Easington Colliery stab victim in fight for compensation

Graham Burton, 45, of Murton, Seaham, who stabbed social worker Claire Selwood

A SOCIAL worker stabbed six times in the back by a mental patient who had earlier threatened to “kill her on the spot” has taken her bid for compensation to the country’s top judges.

Deranged Graham Burton issued his sinister warning two days before the near-fatal attack on 42-year-old Claire Selwood – but she was never told of the threat to her life.

Now mother-of-three Ms Selwood, who was left with a kitchen knife embedded in her back that took three surgeons to remove and lost five pints of blood, is fighting for compensation from the NHS in a case which raises crucial issues on the duties of mental health professionals to pass on such warnings.

Burton, 45, of Murton, Seaham, County Durham, attacked Ms Selwood, who was involved with his family, during a professional conference at a school in Easington Colliery in October 2006. He is currently serving an indefinite jail term after he admitted attempted murder.

Ms Selwood was profoundly traumatised by her ordeal and suffered injuries that have permanently affected her mobility.

Judges heard yesterday that two days before the attack Burton had told medics before his discharge from Sunderland’s Cherry Knowle Hospital that he would “kill her on the spot if he saw her”.
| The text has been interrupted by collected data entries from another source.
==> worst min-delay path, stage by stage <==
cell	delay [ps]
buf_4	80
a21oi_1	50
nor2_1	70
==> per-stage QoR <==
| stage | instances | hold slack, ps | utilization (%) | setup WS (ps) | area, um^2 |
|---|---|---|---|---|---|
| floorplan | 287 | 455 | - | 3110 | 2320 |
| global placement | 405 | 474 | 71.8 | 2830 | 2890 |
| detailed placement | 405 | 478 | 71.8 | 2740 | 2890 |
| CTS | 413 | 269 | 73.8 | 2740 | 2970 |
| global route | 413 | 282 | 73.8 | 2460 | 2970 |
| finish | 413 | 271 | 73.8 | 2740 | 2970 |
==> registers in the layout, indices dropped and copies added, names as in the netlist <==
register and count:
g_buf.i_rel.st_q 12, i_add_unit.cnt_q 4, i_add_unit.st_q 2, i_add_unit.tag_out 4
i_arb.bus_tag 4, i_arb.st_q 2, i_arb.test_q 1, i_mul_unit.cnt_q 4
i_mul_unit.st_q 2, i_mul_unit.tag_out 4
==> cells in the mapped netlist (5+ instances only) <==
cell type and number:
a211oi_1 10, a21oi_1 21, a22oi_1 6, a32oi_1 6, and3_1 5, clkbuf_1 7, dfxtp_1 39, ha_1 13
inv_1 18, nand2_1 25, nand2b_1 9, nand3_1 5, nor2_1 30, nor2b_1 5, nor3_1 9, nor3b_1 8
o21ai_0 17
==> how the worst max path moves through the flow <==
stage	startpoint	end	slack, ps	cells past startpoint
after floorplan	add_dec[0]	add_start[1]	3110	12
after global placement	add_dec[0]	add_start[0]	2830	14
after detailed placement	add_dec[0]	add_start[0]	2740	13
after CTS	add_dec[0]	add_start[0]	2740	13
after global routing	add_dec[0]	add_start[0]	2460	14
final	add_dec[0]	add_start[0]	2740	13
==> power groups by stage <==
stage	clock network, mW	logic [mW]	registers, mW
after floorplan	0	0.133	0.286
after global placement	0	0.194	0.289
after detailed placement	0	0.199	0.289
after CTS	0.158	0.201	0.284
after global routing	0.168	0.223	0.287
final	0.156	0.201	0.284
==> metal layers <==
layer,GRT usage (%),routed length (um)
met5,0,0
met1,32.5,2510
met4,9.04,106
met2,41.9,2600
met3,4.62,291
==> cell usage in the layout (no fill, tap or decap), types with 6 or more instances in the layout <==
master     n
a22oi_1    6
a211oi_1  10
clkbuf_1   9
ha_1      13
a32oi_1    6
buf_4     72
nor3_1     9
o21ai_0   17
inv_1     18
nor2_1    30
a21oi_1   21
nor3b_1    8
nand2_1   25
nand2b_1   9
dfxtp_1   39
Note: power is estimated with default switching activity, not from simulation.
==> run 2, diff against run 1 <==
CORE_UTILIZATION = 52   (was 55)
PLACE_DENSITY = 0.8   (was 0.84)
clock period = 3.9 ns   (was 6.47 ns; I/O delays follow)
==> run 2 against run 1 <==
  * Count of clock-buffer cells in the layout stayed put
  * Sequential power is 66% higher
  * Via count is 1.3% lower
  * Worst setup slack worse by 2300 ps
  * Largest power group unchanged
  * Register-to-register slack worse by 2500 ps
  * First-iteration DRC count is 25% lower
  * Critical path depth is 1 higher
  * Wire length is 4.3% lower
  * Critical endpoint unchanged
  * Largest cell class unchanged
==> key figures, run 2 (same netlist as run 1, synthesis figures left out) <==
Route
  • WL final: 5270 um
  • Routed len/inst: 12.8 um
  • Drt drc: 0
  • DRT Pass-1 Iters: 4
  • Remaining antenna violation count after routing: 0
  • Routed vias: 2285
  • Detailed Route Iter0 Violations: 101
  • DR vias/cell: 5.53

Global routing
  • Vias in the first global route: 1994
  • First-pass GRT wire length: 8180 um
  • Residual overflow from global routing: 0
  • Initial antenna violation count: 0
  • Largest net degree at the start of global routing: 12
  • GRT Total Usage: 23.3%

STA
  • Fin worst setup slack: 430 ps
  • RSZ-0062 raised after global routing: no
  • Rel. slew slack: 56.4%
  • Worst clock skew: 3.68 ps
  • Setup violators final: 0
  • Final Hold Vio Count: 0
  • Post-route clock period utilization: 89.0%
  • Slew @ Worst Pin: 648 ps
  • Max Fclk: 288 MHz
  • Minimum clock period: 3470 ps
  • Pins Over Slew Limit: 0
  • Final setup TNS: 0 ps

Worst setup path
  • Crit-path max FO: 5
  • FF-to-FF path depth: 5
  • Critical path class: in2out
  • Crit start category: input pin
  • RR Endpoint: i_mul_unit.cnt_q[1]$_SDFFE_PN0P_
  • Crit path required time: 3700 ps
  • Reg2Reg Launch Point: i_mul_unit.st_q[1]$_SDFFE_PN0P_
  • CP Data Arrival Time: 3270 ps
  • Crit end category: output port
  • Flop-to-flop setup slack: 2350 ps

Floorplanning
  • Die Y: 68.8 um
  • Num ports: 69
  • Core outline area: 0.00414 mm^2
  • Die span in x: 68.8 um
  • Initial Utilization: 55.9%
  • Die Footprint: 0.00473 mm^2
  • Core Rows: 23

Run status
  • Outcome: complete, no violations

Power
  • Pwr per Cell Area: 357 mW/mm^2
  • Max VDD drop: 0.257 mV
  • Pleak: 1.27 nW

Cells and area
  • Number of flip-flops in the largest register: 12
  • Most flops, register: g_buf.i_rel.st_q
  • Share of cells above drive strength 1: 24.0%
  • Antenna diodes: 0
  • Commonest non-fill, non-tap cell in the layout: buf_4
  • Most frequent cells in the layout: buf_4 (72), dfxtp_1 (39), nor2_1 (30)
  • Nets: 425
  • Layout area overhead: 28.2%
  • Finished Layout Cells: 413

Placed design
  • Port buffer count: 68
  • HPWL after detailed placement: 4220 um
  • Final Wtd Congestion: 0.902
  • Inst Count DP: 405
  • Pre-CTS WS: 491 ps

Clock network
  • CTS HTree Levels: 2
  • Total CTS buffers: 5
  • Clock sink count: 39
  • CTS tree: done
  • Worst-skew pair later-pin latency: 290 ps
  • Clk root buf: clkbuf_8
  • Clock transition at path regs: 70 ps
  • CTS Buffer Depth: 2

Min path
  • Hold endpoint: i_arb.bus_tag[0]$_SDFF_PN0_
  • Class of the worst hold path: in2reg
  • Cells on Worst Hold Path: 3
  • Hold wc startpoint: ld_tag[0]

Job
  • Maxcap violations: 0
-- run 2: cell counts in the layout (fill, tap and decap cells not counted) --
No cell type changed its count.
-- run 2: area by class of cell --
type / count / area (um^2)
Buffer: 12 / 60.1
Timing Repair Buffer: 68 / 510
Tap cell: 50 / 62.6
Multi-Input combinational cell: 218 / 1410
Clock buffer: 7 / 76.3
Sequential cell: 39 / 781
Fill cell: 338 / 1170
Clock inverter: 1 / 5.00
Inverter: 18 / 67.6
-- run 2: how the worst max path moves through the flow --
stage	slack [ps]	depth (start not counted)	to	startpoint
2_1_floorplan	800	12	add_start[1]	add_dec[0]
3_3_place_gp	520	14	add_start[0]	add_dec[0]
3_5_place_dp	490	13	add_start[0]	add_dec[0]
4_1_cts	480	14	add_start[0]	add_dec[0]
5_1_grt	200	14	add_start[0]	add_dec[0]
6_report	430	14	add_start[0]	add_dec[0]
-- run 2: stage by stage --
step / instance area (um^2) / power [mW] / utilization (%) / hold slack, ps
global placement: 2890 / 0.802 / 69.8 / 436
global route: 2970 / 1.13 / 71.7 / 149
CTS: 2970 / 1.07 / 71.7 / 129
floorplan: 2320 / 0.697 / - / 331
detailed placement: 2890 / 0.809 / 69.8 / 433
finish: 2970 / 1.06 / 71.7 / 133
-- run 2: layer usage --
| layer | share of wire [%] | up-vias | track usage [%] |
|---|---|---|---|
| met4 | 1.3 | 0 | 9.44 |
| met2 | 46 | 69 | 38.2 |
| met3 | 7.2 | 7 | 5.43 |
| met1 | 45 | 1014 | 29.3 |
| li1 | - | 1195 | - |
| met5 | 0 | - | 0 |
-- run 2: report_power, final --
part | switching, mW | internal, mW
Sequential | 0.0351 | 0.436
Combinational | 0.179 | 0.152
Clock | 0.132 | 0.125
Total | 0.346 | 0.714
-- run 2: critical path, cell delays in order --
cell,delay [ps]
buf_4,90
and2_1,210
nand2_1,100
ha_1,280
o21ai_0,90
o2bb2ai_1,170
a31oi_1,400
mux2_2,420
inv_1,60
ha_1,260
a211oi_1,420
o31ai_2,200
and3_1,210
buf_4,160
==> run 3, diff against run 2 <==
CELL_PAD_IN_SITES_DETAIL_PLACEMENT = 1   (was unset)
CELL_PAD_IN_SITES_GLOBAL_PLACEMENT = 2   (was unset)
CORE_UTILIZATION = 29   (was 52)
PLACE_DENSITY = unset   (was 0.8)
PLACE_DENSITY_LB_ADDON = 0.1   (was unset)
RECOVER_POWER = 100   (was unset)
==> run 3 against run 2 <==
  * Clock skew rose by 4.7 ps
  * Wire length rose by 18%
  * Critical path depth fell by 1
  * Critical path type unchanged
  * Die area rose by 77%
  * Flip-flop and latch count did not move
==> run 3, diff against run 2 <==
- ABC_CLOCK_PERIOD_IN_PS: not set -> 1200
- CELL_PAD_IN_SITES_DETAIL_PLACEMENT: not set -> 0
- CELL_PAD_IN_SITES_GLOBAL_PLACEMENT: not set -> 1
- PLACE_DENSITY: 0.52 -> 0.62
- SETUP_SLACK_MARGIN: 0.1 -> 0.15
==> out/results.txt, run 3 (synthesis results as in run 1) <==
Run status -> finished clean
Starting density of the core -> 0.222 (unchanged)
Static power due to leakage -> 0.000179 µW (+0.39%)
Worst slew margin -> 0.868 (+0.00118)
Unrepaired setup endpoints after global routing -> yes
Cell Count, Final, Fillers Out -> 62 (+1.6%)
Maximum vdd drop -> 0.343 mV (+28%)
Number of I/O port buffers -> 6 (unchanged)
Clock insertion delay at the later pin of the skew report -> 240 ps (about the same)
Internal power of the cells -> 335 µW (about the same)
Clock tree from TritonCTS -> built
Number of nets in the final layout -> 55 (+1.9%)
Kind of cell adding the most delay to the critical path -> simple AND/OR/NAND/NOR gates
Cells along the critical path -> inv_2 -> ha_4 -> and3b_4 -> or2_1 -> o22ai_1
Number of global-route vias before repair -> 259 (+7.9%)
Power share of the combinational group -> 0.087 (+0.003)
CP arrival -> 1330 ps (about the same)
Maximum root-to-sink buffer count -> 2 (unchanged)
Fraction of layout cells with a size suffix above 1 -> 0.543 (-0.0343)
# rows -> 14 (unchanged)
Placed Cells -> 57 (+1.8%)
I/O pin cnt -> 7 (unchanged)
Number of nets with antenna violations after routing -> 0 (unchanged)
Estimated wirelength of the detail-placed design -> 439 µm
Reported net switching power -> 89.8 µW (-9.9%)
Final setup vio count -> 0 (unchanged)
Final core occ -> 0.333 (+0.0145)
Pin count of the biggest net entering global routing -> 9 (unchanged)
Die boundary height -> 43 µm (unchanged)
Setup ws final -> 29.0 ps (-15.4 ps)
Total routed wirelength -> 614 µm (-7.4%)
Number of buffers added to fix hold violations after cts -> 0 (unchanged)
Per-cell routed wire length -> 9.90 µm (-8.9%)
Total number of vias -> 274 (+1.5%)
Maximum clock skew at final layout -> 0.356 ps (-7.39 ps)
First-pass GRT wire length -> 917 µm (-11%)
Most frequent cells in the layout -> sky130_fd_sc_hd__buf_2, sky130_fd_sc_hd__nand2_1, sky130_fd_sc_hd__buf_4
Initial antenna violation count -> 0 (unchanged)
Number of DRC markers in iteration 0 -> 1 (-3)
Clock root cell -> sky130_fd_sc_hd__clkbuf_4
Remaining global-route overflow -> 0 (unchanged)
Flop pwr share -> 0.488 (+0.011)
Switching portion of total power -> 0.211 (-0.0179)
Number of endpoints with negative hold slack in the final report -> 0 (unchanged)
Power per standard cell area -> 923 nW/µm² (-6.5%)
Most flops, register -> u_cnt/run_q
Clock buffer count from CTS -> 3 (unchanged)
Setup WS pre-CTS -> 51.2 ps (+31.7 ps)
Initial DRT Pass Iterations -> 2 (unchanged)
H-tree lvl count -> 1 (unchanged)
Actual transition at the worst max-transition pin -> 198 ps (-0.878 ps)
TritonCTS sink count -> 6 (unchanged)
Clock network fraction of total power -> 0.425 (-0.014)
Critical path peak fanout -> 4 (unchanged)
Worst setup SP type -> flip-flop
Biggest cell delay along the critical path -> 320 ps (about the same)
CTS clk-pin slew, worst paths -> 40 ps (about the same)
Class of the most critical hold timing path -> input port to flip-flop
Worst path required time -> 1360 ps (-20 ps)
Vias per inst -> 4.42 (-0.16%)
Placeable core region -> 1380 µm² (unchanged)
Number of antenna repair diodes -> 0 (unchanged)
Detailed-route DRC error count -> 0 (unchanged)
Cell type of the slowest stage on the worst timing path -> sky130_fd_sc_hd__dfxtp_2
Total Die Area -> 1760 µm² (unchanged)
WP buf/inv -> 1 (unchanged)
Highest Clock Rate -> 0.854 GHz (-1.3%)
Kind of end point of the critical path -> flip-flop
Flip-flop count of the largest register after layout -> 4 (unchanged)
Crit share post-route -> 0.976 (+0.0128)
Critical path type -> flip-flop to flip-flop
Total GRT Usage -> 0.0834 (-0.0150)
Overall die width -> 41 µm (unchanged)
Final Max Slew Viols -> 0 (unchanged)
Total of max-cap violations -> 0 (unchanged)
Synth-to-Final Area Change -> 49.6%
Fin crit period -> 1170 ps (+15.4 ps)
==> src/rtl/mmb_ctrl.sv <==
module mmb_ctrl
  import mmb_pkg::*;
(
  input  logic       clk,
  input  logic       rst_n,
  input  logic       up_read,
  input  logic       up_write,
  input  logic       held_rd,
  input  logic       held_wr,
  input  logic       dn_waitreq,
  output mmb_state_t state,
  output logic       cap_en,
  output logic       rdata_en,
  output logic       up_waitreq
);
  mmb_state_t state_q, state_d;
  logic       wait_q, wait_d;
  logic       conflict;

  assign conflict = held_rd & held_wr;

  // next-state logic
  always_comb begin
    state_d = state_q;
    unique case (state_q)
      ST_IDLE:    if (up_read | up_write) state_d = ST_CAPTURE;
      ST_CAPTURE: state_d = conflict ? ST_RESPOND : ST_ISSUE;
      ST_ISSUE:   if (!dn_waitreq) state_d = ST_RESPOND;
      ST_RESPOND: state_d = ST_IDLE;
      default:    state_d = ST_IDLE;
    endcase
  end

  assign wait_d   = (state_d != ST_RESPOND);
  assign cap_en   = (state_q == ST_IDLE) & (up_read | up_write);
  assign rdata_en = (state_q == ST_ISSUE) & ~dn_waitreq & held_rd;

  // state and stall registers
  always_ff @(posedge clk or negedge rst_n) begin
    if (!rst_n) begin
      state_q <= ST_IDLE;
      wait_q  <= 1'b1;
    end else begin
      state_q <= state_d;
      wait_q  <= wait_d;
    end
  end

  assign state      = state_q;
  assign up_waitreq = wait_q;

  // a completion cycle is always followed by a stall cycle
  assert_single_release_R4: assert property (@(posedge clk) disable iff (!rst_n)
    !wait_q |=> wait_q);

  // a conflicting request never enters the issue state
  assert_conflict_skips_issue_R7: assert property (@(posedge clk) disable iff (!rst_n)
    (state_q == ST_CAPTURE && conflict) |=> (state_q == ST_RESPOND));
endmodule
Her legal team, led by Michael Kent QC, says that, had Ms Selwood, of Glanton Close, Morpeth, been warned, she would have taken steps to protect herself and blames two local NHS trusts involved in treating Burton for failing to alert her to his threat. However, Tees Esk and Wear Valley NHS Foundation Trust and Northumberland, Tyne and Wear NHS Foundation Trust are adamant that, as Burton was not compulsorily detained and Ms Selwood did not work for them, they could not be held responsible.

A judge last year struck out Ms Selwood’s claim, saying it would not be “fair, just and reasonable” to impose a legal duty of care on the trusts.

But now she is battling on in the Court of Appeal in a test case which goes to the root of duties owed by healthcare and social workers to communicate with one another.